→ **Exercise brief**: Where the string "group" appears in a line of the data, show that line.

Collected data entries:
........
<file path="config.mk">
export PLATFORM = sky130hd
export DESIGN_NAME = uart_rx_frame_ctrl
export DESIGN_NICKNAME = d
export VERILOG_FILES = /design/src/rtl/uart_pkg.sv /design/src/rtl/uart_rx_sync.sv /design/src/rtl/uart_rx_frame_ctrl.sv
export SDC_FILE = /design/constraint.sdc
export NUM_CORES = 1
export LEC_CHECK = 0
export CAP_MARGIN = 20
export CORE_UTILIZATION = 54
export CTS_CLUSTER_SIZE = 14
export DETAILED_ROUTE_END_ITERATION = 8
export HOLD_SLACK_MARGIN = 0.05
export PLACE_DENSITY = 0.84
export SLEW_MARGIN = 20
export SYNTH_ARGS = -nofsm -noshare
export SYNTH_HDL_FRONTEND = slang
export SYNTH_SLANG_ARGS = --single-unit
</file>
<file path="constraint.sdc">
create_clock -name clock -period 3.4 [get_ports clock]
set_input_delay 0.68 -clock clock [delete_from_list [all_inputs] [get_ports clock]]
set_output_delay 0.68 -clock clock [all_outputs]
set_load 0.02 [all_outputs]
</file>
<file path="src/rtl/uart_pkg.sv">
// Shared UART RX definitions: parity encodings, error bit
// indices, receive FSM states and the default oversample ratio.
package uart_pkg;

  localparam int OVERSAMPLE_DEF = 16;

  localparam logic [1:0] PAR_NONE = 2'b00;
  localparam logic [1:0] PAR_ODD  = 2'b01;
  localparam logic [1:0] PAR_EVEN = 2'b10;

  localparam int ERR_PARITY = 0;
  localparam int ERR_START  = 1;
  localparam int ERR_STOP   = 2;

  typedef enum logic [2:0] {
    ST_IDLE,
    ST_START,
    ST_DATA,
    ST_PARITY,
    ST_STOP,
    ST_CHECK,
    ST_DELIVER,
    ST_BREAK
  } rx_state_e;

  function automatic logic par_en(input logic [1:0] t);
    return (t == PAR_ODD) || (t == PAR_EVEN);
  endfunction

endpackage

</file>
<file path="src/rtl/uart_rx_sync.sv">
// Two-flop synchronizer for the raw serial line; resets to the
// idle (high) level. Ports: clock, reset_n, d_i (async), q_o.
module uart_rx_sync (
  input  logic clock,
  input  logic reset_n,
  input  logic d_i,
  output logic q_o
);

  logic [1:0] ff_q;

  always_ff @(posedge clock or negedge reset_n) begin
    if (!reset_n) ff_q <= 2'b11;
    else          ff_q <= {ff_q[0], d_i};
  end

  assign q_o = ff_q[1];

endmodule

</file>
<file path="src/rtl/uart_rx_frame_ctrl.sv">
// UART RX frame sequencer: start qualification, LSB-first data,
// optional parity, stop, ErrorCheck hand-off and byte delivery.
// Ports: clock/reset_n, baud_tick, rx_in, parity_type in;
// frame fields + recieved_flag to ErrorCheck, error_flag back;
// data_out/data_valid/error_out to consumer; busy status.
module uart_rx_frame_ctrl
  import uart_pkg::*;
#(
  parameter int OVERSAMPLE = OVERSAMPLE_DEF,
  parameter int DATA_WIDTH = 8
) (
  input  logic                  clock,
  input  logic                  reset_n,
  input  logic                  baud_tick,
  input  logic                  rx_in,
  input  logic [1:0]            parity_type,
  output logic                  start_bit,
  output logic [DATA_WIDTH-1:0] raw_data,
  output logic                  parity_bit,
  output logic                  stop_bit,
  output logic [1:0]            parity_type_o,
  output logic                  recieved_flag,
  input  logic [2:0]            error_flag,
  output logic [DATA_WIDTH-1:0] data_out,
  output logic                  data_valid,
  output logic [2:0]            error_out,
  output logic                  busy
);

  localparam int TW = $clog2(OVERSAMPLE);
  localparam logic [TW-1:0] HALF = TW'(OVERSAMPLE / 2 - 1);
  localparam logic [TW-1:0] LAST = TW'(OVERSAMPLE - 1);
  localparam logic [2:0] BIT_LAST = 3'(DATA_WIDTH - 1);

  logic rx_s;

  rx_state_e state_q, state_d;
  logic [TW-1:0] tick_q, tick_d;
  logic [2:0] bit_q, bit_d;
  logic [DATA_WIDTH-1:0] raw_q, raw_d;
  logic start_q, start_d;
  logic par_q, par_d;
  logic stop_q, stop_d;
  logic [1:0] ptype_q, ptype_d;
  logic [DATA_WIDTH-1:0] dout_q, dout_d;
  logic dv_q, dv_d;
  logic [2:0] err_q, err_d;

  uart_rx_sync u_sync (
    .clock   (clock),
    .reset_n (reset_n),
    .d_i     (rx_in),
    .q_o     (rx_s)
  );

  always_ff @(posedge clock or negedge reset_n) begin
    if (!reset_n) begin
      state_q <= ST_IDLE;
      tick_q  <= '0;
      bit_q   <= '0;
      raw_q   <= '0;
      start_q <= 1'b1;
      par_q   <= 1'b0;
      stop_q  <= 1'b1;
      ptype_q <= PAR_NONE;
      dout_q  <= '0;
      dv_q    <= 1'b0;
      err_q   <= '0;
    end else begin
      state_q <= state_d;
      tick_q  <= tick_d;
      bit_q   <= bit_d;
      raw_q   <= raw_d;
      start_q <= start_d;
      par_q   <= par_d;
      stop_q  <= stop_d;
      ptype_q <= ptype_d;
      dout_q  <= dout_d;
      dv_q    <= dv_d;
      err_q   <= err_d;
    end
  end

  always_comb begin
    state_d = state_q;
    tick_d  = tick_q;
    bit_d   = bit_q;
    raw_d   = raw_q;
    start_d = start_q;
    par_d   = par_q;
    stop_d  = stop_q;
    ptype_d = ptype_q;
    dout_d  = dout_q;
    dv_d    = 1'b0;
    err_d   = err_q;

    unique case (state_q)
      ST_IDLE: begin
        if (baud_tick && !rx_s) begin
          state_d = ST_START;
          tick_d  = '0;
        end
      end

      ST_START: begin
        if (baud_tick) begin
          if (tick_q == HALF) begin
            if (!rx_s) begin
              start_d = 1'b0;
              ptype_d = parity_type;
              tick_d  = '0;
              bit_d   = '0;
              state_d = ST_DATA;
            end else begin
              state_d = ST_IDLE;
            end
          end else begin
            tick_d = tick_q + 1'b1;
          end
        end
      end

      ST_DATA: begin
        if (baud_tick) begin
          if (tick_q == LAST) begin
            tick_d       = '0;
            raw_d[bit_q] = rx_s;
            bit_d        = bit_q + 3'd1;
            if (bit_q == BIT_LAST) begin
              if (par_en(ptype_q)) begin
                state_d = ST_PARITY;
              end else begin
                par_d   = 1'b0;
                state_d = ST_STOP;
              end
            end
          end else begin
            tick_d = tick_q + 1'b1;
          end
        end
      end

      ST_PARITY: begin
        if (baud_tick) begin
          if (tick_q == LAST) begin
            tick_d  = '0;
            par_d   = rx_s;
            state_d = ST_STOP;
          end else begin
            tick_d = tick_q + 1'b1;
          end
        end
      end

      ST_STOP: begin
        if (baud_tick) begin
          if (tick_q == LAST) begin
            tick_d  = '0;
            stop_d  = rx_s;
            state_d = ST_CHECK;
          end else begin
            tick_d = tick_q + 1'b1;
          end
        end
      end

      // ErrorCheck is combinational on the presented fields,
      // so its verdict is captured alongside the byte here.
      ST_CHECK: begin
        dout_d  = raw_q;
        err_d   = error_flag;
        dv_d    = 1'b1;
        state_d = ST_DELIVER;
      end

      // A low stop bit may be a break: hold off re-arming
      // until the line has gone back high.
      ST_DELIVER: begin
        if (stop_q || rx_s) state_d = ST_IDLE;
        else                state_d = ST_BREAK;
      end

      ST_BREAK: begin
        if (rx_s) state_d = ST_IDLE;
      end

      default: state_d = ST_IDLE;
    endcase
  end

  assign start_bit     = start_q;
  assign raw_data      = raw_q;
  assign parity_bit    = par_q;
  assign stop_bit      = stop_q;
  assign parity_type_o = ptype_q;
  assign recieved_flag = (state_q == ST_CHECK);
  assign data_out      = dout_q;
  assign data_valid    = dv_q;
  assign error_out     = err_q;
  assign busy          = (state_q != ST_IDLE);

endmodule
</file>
........
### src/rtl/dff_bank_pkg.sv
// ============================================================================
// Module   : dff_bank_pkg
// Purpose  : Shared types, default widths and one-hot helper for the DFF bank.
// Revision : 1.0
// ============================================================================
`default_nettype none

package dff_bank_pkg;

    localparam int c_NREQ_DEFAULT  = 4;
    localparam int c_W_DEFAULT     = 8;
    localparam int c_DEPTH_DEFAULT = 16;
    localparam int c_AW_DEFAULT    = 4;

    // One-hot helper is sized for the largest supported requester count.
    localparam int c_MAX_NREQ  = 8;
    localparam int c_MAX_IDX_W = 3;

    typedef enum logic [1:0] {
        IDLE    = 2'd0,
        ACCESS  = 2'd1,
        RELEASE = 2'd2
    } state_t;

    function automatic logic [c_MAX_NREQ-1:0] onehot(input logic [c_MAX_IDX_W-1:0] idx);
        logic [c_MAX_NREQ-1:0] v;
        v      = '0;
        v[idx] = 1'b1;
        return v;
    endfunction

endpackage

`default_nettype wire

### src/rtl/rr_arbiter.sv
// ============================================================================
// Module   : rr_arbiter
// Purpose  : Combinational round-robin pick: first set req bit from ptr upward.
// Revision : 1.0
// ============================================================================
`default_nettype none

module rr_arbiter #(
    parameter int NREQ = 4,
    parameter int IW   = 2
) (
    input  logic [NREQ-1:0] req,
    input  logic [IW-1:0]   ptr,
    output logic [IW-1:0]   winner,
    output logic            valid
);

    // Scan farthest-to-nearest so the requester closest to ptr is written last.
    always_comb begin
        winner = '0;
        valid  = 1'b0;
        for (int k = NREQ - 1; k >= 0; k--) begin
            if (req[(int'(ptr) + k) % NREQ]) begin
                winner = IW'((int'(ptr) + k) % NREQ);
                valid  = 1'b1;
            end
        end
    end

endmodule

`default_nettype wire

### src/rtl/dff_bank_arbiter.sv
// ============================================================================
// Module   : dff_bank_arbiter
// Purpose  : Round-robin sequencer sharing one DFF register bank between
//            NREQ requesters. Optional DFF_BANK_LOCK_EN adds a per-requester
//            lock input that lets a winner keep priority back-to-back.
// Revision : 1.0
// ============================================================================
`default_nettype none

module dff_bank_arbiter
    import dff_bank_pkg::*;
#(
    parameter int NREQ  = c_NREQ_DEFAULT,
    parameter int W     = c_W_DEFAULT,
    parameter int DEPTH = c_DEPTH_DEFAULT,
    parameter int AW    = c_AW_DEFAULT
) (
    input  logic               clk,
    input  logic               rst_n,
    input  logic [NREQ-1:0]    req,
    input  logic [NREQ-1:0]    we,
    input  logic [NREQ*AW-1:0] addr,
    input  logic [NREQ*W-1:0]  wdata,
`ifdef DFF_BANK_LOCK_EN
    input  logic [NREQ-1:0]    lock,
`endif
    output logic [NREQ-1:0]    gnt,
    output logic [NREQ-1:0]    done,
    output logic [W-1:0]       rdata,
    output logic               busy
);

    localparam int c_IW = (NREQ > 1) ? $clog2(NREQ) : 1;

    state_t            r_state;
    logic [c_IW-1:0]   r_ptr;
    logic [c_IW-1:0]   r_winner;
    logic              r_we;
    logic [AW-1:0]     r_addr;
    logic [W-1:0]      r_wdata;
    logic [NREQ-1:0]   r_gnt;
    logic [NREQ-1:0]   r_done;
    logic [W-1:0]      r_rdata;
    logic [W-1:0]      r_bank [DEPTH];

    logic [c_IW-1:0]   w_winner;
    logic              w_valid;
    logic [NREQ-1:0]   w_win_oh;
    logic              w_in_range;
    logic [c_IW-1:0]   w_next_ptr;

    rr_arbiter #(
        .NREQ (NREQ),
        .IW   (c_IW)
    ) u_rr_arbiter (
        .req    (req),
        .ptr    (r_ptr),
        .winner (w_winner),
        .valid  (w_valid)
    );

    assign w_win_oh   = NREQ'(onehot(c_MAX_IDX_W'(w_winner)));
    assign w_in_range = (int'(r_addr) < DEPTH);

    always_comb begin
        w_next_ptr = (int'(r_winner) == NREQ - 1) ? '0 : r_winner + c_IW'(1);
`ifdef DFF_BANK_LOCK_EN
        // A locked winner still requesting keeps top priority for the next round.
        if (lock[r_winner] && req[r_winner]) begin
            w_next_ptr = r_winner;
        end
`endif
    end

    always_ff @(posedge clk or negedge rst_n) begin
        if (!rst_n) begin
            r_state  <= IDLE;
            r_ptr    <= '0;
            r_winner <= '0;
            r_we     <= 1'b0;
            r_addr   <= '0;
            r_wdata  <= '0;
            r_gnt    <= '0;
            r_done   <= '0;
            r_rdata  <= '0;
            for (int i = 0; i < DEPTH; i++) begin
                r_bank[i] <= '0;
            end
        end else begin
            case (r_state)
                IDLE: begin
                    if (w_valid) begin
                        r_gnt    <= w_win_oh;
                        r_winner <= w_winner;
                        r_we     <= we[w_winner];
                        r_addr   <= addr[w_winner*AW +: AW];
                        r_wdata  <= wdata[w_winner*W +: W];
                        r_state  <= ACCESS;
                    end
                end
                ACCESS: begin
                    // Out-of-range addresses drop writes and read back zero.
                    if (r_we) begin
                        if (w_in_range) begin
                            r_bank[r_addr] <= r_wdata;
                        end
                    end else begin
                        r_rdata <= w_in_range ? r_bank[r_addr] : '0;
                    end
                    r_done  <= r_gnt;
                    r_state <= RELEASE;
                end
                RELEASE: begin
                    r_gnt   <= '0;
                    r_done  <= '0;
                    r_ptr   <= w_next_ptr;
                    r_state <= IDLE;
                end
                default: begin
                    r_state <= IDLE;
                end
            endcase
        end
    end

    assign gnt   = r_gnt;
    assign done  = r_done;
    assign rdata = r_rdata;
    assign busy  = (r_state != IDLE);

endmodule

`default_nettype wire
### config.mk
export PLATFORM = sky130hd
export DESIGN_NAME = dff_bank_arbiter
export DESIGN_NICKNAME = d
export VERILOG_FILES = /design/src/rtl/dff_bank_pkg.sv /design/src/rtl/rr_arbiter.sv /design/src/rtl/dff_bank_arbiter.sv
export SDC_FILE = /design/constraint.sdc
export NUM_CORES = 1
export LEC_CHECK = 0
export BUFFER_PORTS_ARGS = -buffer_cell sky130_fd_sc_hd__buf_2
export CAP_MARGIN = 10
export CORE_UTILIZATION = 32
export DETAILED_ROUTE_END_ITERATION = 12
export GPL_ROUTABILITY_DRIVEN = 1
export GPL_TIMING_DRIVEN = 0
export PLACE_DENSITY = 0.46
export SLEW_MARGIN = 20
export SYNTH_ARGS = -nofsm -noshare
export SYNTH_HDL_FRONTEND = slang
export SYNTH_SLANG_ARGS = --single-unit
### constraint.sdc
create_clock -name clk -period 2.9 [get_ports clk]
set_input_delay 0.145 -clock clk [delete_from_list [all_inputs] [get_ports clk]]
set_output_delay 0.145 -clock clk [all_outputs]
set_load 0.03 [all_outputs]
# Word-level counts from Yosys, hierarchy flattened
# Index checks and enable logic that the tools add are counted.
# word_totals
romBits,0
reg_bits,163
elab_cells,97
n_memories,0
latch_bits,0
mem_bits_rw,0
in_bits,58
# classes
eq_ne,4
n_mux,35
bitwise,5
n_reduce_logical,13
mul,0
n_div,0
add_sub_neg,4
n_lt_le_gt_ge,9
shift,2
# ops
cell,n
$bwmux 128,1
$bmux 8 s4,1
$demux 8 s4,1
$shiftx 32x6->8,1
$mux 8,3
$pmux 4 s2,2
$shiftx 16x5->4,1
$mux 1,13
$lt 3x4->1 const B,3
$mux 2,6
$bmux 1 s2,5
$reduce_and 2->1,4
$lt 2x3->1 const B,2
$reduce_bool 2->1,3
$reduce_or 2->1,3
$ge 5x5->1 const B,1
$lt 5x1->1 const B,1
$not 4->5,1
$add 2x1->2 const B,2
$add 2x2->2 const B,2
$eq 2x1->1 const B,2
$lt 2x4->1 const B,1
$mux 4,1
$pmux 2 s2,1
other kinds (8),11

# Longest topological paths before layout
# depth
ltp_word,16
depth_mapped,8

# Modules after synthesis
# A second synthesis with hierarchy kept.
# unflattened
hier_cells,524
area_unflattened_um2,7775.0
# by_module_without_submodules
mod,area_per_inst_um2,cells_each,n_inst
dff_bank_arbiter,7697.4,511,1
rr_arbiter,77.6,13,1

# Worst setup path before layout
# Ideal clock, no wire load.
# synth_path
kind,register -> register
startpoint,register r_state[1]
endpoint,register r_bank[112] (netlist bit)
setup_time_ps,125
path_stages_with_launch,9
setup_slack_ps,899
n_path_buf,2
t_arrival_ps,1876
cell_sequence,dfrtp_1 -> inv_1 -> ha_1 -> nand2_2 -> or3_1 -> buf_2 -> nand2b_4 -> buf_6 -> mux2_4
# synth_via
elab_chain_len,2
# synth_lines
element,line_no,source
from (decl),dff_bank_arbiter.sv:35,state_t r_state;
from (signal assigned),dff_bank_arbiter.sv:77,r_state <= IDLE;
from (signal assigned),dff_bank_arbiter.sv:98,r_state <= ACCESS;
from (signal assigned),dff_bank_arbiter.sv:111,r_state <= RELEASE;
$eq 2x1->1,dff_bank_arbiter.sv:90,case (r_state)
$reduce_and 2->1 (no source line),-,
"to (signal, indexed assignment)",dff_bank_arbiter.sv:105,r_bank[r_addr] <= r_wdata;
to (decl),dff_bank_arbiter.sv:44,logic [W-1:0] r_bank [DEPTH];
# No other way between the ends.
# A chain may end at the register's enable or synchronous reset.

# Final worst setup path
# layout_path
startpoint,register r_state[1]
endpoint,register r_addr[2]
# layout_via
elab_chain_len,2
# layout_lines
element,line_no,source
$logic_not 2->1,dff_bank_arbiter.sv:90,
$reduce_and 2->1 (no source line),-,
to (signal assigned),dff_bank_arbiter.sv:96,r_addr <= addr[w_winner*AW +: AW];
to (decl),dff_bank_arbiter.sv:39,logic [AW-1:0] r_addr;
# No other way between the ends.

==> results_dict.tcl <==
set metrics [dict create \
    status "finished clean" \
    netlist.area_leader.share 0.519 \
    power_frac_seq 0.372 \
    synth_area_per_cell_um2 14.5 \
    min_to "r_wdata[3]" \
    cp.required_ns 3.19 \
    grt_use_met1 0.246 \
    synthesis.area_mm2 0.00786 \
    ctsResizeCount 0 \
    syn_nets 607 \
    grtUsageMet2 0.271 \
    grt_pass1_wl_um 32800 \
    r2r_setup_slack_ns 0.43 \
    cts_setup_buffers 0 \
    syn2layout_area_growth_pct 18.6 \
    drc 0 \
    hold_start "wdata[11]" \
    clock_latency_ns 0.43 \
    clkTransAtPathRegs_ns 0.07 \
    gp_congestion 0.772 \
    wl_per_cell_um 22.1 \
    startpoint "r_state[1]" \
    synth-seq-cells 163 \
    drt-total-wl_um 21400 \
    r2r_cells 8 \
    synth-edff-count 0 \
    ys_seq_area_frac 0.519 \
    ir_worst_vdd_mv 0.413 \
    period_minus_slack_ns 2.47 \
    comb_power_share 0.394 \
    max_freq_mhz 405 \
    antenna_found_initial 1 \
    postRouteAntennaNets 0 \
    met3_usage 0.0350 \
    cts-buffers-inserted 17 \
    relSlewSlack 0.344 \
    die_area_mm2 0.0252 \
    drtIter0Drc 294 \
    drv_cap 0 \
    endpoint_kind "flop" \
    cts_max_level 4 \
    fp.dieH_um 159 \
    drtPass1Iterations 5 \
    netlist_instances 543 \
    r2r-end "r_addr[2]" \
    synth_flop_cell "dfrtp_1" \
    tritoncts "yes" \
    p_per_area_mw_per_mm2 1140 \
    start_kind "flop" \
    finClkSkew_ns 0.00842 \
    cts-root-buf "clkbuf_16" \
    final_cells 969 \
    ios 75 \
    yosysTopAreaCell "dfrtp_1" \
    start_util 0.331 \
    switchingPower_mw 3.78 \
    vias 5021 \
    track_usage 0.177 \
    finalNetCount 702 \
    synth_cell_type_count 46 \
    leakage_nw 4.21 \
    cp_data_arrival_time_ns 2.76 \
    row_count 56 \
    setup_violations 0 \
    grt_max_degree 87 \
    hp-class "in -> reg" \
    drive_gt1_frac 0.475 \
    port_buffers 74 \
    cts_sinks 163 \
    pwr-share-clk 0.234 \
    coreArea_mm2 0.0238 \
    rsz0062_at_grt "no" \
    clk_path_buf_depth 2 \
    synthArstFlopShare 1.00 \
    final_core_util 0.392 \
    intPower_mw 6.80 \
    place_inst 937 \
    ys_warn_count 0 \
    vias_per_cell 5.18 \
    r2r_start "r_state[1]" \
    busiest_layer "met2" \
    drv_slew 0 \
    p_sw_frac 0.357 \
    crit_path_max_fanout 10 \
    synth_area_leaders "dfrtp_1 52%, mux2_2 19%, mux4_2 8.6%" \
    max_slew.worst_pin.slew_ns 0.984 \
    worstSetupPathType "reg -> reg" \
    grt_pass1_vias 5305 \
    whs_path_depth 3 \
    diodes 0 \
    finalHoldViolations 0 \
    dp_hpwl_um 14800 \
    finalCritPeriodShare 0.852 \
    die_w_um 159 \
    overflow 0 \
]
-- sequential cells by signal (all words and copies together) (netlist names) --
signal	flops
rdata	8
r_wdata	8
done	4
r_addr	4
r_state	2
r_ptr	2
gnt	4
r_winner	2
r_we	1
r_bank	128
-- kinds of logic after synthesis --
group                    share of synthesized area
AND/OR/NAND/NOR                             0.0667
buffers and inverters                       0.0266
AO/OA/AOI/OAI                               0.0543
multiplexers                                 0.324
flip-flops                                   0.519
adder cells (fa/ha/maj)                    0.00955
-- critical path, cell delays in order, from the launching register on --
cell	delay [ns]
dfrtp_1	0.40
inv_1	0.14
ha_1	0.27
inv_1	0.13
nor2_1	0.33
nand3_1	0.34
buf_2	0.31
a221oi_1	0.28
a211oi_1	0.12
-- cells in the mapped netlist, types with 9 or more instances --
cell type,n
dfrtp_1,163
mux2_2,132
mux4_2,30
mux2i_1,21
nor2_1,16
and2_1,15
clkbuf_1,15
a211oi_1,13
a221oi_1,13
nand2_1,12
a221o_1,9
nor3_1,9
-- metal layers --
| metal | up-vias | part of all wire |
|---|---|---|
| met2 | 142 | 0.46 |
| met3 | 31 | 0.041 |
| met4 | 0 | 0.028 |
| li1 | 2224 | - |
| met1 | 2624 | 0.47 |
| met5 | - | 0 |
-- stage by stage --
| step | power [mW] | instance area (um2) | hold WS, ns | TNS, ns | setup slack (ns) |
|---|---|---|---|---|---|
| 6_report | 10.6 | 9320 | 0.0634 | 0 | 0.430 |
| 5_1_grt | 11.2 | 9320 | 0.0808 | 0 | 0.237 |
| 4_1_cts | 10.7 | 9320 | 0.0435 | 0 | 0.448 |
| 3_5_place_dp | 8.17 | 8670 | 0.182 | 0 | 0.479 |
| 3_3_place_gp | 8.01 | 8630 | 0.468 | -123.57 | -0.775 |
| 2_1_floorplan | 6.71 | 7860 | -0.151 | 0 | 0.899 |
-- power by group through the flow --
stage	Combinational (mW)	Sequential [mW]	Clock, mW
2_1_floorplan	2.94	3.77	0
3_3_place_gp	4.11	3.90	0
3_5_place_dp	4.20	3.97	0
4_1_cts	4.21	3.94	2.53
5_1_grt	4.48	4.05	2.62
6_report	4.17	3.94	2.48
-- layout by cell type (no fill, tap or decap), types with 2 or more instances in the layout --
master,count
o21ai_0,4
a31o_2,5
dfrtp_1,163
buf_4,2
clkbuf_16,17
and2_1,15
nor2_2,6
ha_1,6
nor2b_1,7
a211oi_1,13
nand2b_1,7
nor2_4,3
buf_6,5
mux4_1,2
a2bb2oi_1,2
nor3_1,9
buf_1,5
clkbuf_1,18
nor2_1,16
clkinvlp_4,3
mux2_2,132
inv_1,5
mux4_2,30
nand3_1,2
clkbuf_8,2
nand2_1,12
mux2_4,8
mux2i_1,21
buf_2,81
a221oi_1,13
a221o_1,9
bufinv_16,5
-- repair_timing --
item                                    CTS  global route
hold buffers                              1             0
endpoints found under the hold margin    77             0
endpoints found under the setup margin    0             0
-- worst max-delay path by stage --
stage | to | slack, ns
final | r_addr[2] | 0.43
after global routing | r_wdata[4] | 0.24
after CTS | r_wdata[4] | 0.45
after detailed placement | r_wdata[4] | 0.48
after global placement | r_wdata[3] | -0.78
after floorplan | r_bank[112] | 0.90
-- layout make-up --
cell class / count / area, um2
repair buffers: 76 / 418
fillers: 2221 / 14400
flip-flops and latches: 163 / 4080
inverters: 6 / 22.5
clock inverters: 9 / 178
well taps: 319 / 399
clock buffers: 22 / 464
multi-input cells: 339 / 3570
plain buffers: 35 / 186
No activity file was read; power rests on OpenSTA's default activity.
........
→ **Solved problem**:
group                    share of synthesized area
-- power by group through the flow --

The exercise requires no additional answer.